New insights into turbidity currents and their deposits in channel mouth settings

  • Jonathan Brian Wilkin

Student thesis: Doctoral ThesisDoctor of Philosophy

Abstract

Turbidity currents, are inherently sensitive to changes in topography. This sensitivity means that the hydrodynamic properties of turbidity currents may be rapidly altered either by changes in slope angle or relative changes in confinement. The relative severity of these changes has important implications for the expected hydrodynamic responses of turbidity currents, but also their interactions with the seabed, and their resultant deposits. This thesis investigates the links between hydrodynamics and deposits of high-density turbidity currents (HDTC) within channel-mouth settings, but also how flow deposit interactions drives the formation of submarine lobes. It achieves this by combining multiple complimentary datasets including experimental research of singular and sequential high-density turbidity currents undergoing an abrupt slope break and loss of confinement, sedimentological fieldwork in the Miocene-aged intramontane Tabernas Basin, SE Spain, and a seafloor study focused on two terminating submarine channels located offshore of Senegal.
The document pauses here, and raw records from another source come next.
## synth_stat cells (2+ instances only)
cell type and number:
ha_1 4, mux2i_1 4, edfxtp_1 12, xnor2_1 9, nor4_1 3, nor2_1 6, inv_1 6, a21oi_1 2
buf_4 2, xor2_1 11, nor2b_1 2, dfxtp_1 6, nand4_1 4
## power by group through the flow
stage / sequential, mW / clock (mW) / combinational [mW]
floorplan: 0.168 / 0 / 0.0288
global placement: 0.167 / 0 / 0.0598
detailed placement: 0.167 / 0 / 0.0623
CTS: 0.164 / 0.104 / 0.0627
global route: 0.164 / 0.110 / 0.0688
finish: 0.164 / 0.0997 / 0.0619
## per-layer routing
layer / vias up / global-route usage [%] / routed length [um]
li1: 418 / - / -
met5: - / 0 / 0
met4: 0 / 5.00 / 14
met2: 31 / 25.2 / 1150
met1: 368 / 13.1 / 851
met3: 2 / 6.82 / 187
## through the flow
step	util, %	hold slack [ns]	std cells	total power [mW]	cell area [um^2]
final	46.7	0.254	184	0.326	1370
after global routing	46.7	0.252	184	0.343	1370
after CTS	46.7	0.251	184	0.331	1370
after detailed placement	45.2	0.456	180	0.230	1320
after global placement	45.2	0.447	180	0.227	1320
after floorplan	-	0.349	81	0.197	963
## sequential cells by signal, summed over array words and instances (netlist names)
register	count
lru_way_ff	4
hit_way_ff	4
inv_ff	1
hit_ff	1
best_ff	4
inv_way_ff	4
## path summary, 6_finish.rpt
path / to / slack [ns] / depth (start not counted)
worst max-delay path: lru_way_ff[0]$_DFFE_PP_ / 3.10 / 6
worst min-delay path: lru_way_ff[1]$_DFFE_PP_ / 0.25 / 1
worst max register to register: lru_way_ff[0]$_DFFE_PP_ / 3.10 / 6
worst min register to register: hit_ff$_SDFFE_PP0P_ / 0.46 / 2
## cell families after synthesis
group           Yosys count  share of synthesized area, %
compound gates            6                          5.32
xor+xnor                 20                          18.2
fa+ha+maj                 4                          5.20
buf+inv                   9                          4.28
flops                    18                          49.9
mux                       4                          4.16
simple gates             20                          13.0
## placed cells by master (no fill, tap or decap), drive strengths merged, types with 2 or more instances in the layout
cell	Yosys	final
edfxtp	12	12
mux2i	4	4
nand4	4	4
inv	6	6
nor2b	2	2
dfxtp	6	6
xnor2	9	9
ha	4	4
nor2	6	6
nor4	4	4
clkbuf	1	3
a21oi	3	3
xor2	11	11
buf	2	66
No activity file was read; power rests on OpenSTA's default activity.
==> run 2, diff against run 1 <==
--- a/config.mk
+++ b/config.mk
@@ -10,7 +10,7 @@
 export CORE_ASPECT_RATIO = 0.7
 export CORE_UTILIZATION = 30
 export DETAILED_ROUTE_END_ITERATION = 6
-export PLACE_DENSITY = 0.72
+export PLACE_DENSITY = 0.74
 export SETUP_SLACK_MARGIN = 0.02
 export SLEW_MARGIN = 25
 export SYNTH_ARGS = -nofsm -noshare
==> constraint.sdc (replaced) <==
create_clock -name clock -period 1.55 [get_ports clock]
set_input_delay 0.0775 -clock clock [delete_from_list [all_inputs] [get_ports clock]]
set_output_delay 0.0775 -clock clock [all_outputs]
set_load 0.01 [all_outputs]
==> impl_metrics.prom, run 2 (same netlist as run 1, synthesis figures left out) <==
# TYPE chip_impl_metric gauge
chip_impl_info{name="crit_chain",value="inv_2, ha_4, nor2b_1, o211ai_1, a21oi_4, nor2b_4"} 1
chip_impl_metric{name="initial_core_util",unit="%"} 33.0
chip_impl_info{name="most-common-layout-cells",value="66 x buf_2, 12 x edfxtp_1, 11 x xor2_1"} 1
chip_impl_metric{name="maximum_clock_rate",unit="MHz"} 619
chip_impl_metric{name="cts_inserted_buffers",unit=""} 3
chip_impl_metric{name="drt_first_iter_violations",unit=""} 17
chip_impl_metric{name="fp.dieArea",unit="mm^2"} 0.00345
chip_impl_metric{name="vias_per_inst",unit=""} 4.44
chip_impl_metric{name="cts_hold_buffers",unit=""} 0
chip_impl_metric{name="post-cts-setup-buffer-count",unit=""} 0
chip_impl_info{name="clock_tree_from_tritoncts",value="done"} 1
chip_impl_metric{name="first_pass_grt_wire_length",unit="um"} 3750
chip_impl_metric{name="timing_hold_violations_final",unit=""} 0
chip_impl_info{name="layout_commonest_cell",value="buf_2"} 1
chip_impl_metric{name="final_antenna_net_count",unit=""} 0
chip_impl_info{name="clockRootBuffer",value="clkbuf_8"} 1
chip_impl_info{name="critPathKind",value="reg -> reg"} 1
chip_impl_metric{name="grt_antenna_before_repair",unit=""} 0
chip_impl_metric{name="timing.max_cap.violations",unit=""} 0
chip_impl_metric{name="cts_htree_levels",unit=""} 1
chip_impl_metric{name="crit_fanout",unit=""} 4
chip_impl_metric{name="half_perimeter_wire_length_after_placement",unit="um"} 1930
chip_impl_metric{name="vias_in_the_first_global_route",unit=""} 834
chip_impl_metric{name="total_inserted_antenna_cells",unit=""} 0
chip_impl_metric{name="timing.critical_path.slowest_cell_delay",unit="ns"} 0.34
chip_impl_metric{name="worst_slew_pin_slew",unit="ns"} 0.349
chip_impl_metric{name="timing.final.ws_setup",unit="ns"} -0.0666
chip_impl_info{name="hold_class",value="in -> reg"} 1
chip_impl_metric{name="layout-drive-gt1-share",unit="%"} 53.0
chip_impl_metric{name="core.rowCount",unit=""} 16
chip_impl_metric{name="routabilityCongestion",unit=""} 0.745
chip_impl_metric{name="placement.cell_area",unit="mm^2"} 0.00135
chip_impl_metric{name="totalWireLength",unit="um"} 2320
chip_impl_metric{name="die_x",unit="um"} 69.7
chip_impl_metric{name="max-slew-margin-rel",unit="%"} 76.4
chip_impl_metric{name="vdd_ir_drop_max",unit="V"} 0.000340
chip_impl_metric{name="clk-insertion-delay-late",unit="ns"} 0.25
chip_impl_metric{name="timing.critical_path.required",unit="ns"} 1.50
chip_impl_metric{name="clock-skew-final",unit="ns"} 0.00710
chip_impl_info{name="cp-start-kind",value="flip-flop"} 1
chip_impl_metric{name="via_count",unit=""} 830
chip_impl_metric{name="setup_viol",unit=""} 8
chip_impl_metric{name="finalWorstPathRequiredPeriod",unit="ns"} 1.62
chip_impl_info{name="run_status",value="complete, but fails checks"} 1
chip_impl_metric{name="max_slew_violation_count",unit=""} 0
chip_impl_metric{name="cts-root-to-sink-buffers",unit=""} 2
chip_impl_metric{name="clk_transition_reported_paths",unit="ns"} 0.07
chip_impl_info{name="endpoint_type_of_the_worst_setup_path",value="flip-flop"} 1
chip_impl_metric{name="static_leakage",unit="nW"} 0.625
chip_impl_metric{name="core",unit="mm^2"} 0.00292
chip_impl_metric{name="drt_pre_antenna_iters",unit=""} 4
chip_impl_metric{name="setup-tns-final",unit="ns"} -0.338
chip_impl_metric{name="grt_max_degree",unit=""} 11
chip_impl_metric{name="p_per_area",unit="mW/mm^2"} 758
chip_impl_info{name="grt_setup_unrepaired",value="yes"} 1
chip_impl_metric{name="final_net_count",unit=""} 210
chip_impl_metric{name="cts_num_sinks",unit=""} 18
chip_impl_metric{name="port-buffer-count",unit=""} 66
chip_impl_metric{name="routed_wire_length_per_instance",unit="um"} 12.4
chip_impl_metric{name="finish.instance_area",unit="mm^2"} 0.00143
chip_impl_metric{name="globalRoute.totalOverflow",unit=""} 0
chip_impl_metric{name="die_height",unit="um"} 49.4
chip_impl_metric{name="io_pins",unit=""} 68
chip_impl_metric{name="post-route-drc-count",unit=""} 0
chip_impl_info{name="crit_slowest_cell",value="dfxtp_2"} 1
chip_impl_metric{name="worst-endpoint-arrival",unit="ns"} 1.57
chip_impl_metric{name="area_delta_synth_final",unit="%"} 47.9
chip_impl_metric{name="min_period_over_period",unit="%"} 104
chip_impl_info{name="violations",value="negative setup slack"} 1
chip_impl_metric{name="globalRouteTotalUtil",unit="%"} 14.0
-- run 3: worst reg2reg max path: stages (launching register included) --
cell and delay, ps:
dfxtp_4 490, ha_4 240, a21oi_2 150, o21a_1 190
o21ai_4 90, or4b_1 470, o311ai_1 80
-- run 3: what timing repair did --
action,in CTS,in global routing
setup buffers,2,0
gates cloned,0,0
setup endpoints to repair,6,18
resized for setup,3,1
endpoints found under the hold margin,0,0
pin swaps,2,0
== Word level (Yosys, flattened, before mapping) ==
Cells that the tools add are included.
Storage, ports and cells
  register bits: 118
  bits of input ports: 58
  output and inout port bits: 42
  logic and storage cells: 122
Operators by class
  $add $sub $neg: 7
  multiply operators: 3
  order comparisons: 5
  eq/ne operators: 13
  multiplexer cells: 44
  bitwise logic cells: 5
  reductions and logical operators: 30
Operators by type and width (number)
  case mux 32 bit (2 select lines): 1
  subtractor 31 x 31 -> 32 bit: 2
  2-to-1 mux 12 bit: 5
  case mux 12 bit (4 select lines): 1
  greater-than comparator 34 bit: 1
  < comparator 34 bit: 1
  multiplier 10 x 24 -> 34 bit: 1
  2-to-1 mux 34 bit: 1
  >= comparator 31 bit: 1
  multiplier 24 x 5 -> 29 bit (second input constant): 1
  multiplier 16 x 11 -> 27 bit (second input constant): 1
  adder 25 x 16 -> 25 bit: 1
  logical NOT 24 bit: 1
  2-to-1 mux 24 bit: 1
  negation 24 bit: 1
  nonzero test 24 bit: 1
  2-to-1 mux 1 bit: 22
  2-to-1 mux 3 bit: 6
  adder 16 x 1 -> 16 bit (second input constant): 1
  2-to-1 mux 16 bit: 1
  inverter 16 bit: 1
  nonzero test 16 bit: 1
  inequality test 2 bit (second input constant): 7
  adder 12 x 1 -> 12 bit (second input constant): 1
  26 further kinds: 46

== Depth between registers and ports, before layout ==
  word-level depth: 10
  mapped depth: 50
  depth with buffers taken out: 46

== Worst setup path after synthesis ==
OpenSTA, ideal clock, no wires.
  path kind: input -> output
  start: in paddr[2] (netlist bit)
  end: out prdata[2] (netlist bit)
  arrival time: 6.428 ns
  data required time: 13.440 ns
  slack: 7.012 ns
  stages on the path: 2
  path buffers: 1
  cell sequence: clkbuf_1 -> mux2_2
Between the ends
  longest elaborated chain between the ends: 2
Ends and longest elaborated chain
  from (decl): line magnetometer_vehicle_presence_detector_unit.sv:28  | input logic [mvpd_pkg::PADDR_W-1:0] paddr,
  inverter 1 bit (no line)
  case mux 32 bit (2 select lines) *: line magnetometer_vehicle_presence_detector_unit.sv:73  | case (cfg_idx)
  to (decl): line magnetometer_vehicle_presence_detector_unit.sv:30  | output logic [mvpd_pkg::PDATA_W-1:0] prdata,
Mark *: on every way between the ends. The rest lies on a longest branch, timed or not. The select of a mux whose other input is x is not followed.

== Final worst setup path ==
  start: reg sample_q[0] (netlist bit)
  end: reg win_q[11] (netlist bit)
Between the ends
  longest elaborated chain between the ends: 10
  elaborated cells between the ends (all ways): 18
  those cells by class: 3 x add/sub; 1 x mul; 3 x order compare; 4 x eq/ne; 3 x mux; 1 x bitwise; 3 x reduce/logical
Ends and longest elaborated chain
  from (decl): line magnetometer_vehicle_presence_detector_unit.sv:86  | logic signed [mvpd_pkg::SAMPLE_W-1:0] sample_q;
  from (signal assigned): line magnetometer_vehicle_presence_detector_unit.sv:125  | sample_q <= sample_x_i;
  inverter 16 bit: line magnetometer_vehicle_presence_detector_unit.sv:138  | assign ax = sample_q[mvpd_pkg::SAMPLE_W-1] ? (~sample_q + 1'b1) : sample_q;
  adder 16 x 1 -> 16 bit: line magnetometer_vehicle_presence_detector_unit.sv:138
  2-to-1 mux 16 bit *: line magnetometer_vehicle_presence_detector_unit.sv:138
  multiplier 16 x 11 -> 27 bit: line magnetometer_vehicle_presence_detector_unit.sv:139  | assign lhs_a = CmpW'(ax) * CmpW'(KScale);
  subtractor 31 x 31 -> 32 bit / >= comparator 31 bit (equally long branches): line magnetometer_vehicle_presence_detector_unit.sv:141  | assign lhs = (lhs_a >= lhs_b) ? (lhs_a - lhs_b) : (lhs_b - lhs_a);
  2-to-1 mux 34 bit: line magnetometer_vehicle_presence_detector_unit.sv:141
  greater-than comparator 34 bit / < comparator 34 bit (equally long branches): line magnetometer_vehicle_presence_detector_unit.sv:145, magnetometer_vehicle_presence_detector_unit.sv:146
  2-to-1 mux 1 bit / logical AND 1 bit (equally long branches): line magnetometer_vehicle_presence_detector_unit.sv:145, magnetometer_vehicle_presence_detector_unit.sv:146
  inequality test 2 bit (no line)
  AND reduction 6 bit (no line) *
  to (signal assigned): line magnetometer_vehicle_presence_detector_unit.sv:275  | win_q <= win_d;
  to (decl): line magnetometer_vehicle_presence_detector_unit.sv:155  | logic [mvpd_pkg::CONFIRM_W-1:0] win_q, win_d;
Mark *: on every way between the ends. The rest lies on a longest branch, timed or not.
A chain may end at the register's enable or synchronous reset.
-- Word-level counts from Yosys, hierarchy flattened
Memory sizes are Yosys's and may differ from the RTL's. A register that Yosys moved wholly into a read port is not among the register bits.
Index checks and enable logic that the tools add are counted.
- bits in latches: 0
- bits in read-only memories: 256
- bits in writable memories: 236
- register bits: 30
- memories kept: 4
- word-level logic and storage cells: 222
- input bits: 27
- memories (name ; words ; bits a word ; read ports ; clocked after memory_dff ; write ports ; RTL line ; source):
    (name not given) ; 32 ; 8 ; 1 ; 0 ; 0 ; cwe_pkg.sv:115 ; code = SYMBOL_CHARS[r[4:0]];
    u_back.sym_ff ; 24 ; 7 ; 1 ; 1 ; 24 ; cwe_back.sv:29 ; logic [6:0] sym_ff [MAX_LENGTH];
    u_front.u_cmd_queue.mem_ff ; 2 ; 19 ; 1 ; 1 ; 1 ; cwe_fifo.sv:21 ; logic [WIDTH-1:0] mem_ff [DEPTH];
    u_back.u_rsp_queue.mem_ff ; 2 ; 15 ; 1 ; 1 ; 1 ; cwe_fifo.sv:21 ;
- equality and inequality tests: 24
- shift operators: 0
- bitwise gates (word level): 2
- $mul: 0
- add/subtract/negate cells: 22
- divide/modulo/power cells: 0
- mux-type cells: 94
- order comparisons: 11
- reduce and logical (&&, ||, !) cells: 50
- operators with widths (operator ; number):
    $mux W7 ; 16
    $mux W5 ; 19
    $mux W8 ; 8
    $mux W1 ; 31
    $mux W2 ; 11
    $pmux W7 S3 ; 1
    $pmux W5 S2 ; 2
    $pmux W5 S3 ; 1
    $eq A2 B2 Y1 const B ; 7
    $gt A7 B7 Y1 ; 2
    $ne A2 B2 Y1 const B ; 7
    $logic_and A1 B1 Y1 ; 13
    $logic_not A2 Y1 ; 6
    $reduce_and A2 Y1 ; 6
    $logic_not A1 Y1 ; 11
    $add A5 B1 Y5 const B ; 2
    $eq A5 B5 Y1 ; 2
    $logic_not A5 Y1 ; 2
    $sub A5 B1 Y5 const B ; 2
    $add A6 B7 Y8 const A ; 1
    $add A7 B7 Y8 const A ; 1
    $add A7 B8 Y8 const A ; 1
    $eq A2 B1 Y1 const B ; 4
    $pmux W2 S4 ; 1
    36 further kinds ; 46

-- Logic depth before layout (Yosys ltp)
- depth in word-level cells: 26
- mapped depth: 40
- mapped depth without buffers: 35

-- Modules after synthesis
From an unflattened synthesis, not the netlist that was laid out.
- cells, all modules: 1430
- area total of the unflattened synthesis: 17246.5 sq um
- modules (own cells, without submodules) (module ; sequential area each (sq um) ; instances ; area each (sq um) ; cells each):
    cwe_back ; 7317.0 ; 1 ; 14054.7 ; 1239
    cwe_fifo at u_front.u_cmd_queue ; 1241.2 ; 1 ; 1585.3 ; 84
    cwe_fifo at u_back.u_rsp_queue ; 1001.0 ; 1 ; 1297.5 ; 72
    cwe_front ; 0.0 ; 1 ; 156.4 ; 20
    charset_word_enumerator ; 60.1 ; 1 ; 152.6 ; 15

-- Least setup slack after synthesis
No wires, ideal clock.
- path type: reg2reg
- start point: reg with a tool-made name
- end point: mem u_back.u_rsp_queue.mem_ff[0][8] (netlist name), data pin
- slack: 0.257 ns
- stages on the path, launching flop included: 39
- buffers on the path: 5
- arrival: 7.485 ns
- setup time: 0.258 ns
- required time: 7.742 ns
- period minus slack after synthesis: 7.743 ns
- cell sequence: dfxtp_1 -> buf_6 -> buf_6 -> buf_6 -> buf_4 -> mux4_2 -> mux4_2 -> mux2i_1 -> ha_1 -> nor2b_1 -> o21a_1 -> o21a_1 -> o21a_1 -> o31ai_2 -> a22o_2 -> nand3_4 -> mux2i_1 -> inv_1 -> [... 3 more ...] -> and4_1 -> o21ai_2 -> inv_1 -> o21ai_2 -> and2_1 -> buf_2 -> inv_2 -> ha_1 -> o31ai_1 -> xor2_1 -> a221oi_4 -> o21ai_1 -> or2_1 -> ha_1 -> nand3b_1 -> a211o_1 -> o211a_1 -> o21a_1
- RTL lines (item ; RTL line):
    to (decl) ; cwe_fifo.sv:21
`config.mk`:
```
export PLATFORM = sky130hd
export DESIGN_NAME = c_like_token_scanner
export DESIGN_NICKNAME = d
export VERILOG_FILES = /design/src/sv/ctok_pkg.sv /design/src/sv/ctok_step.sv /design/src/sv/ctok_fifo.sv /design/src/sv/c_like_token_scanner.sv
export VERILOG_INCLUDE_DIRS = /design/src /design/src/sv
export SDC_FILE = /design/constraint.sdc
export NUM_CORES = 1
export LEC_CHECK = 0
export ABC_CLOCK_PERIOD_IN_PS = 4600
export BUFFER_PORTS_ARGS = -buffer_cell sky130_fd_sc_hd__buf_2
export CORE_ASPECT_RATIO = 0.6
export CORE_UTILIZATION = 57
export CTS_CLUSTER_SIZE = 20
export DETAILED_ROUTE_END_ITERATION = 6
export PLACE_DENSITY = 0.89
export SETUP_SLACK_MARGIN = 0.15
export SLEW_MARGIN = 10
export SYNTH_ARGS = -nofsm -noshare
export SYNTH_HDL_FRONTEND = slang
export SYNTH_SLANG_ARGS = --single-unit
```
`constraint.sdc`:
```
create_clock -name aclk -period 4.6 [get_ports aclk]
set_clock_uncertainty 0.2 [all_clocks]
set_input_delay 0.46 -clock aclk [delete_from_list [all_inputs] [get_ports aclk]]
set_output_delay 0.46 -clock aclk [all_outputs]
set_load 0.02 [all_outputs]
```
File: src/rtl/core/gn_smooth.sv
`timescale 1ns / 1ps
// ----------------------------------------------------------------------------
// gn_smooth
// Fade weights s = 3t^2 - 2t^3 in Q0.16 for both axes, three stages.
// ----------------------------------------------------------------------------
module gn_smooth (
   input  logic                        clock,
   input  gn_pkg::gn_rd_type           ctrl,
   output logic [gn_pkg::FRAC_W-1:0]   sx,
   output logic [gn_pkg::FRAC_W-1:0]   sy
);
   import gn_pkg::*;

   logic [FRAC_W-1:0] t_ff  [2];
   logic [SQ_W-1:0]   t2_ff [2];
   logic [SQ_W-1:0]   t2d_ff[2];
   logic [CUBE_W-1:0] t3_ff [2];
   logic [FRAC_W-1:0] s_ff  [2];
   logic [FRAC_W-1:0] t_in  [2];
   logic [POLY_W-1:0] poly  [2];

   assign t_in[0] = ctrl.tx;
   assign t_in[1] = ctrl.ty;

   always_comb begin
      for (int i = 0; i < 2; i++) begin
         poly[i] = POLY_W'({t2d_ff[i], {FRAC_W{1'b0}}}) * POLY_W'(SMOOTH_A)
                 - POLY_W'(t3_ff[i]) * POLY_W'(SMOOTH_B);
      end
   end

   always_ff @(posedge clock) begin
      for (int i = 0; i < 2; i++) begin
         t2_ff[i]  <= SQ_W'(t_in[i]) * SQ_W'(t_in[i]);
         t_ff[i]   <= t_in[i];
         t3_ff[i]  <= CUBE_W'(t2_ff[i]) * CUBE_W'(t_ff[i]);
         t2d_ff[i] <= t2_ff[i];
         s_ff[i]   <= poly[i][CUBE_W-1:SQ_W];
      end
   end

   assign sx = s_ff[0];
   assign sy = s_ff[1];

endmodule
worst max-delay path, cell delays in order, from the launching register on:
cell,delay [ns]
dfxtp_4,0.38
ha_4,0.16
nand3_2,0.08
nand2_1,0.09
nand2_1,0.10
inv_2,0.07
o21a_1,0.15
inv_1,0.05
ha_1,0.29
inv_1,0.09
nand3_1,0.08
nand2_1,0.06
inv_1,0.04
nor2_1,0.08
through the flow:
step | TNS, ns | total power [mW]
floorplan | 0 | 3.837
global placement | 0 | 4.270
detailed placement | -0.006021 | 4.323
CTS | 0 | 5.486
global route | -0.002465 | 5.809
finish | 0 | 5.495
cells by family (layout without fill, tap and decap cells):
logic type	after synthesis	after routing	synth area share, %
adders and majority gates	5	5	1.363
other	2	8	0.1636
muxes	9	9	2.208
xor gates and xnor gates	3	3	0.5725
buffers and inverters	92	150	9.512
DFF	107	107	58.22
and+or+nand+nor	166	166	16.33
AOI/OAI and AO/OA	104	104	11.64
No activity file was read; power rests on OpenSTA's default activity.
File: src/design/pli_pkg.sv
`default_nettype none
package pli_pkg;

  localparam int MaxPoints = 16;
  localparam int NumPointsW = 5;
  localparam int DataW = 32;
  localparam int FifoDepth = 2;

  typedef enum logic {
    CMD_WRITE = 1'b0,
    CMD_EVAL  = 1'b1
  } cmd_t;

  typedef enum logic [1:0] {
    REG_LOW    = 2'd0,
    REG_HIGH   = 2'd1,
    REG_INTERP = 2'd2,
    REG_NONE   = 2'd3
  } region_t;

  typedef struct packed {
    logic                    is_eval;
    logic [7:0]              idx;
    logic signed [DataW-1:0] xv;
    logic signed [DataW-1:0] yv;
  } job_t;

  typedef enum logic [2:0] {
    ST_IDLE,
    ST_RD0,
    ST_RDLAST,
    ST_SCAN,
    ST_MUL,
    ST_DIV,
    ST_FIN,
    ST_OUT
  } state_t;

endpackage
`default_nettype wire

File: src/design/pli_front.sv
`default_nettype none
module pli_front #(
  parameter int MAX_POINTS = pli_pkg::MaxPoints,
  parameter int IDX_W = (MAX_POINTS > 16) ? $clog2(MAX_POINTS) : 4
) (
  input  wire logic                         clk,
  input  wire logic                         rst_n,
  input  wire logic                         in_valid,
  output logic                              in_stall,
  input  wire logic                         in_cmd,
  input  wire logic [IDX_W-1:0]             in_point_index,
  input  wire logic signed [pli_pkg::DataW-1:0] in_x_value,
  input  wire logic signed [pli_pkg::DataW-1:0] in_y_value,
  output logic                              q_valid,
  input  wire logic                         q_pop,
  output pli_pkg::job_t                     q_job
);

  pli_pkg::job_t fifo_r [pli_pkg::FifoDepth];
  logic [0:0] wp_r, rp_r;
  logic [1:0] cnt_r;
  logic push;
  pli_pkg::job_t job;

  always_comb begin
    job.is_eval = (pli_pkg::cmd_t'(in_cmd) == pli_pkg::CMD_EVAL);
    job.idx = 8'(in_point_index);
    job.xv = in_x_value;
    job.yv = in_y_value;
  end

  assign in_stall = (cnt_r == 2'd2);
  assign push = in_valid && !in_stall &&
                (job.is_eval || (32'(in_point_index) < MAX_POINTS));
  assign q_valid = (cnt_r != 2'd0);
  assign q_job = fifo_r[rp_r];

  always_ff @(posedge clk) begin
    if (push) fifo_r[wp_r] <= job;
  end

  always_ff @(posedge clk) begin
    if (!rst_n) begin
      wp_r <= '0;
      rp_r <= '0;
      cnt_r <= '0;
    end else begin
      if (push) wp_r <= wp_r + 1'b1;
      if (q_pop) rp_r <= rp_r + 1'b1;
      cnt_r <= cnt_r + 2'(push) - 2'(q_pop);
    end
  end

endmodule
`default_nettype wire
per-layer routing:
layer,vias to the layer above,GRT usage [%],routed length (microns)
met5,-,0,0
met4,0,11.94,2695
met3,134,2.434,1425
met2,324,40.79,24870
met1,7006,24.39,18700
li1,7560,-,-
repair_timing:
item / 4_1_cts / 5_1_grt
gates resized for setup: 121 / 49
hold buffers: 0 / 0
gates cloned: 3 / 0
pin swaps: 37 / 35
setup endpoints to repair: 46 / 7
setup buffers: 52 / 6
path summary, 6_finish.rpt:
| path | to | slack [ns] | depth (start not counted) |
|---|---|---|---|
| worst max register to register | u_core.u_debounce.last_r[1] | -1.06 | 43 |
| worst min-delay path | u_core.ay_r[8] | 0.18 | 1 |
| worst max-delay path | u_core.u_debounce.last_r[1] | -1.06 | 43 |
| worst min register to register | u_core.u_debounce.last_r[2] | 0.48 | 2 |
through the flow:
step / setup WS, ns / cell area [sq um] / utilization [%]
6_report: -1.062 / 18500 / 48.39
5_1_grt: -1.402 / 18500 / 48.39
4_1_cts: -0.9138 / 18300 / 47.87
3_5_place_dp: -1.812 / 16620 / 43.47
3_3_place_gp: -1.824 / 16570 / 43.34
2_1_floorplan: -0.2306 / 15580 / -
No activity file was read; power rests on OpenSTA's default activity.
Experimental results demonstrate that erosional and bypass features within channel-mouth settings need not be formed by hydraulic jumps. Results describe how HDTCs undergo flow relaxation, a process which elevates their shear velocities causing bypass as their structure collapses towards the bed elevating calculated densimetric Froude numbers. Equally, non-dimensional analysis of the autogenic stacking patterns of submarine-lobe elements finds that lobe-element properties are directly influenced by the interactions of HDTCs with antecedent basin-floor topography. Field results from the Tabernas Basin describe how rapidly transitioning turbidity currents produce complex sedimentological facies. These are characterised by supercritical sediment waves, scours, and high-aspect ratio channels interpreted to have formed within the inner-fan region of a sand-rich submarine fan. Results of the seafloor study links high-resolution geophysical data to a series of sediment cores in order to study the sedimentology, distribution, and hydrodynamic processes that produced a series of unconfined supercritical sediment waves (i.e. net-depositional cyclic steps and antidunes) and large seafloor scours (i.e. isolated, amalgamated, and net-erosional cyclic steps).
Date of Award2024
Original languageEnglish
SupervisorAlan Cuthbertson (Supervisor), Sue Dawson (Supervisor), Dorrik Stow (Supervisor) & Uisdean Nicholson (Supervisor)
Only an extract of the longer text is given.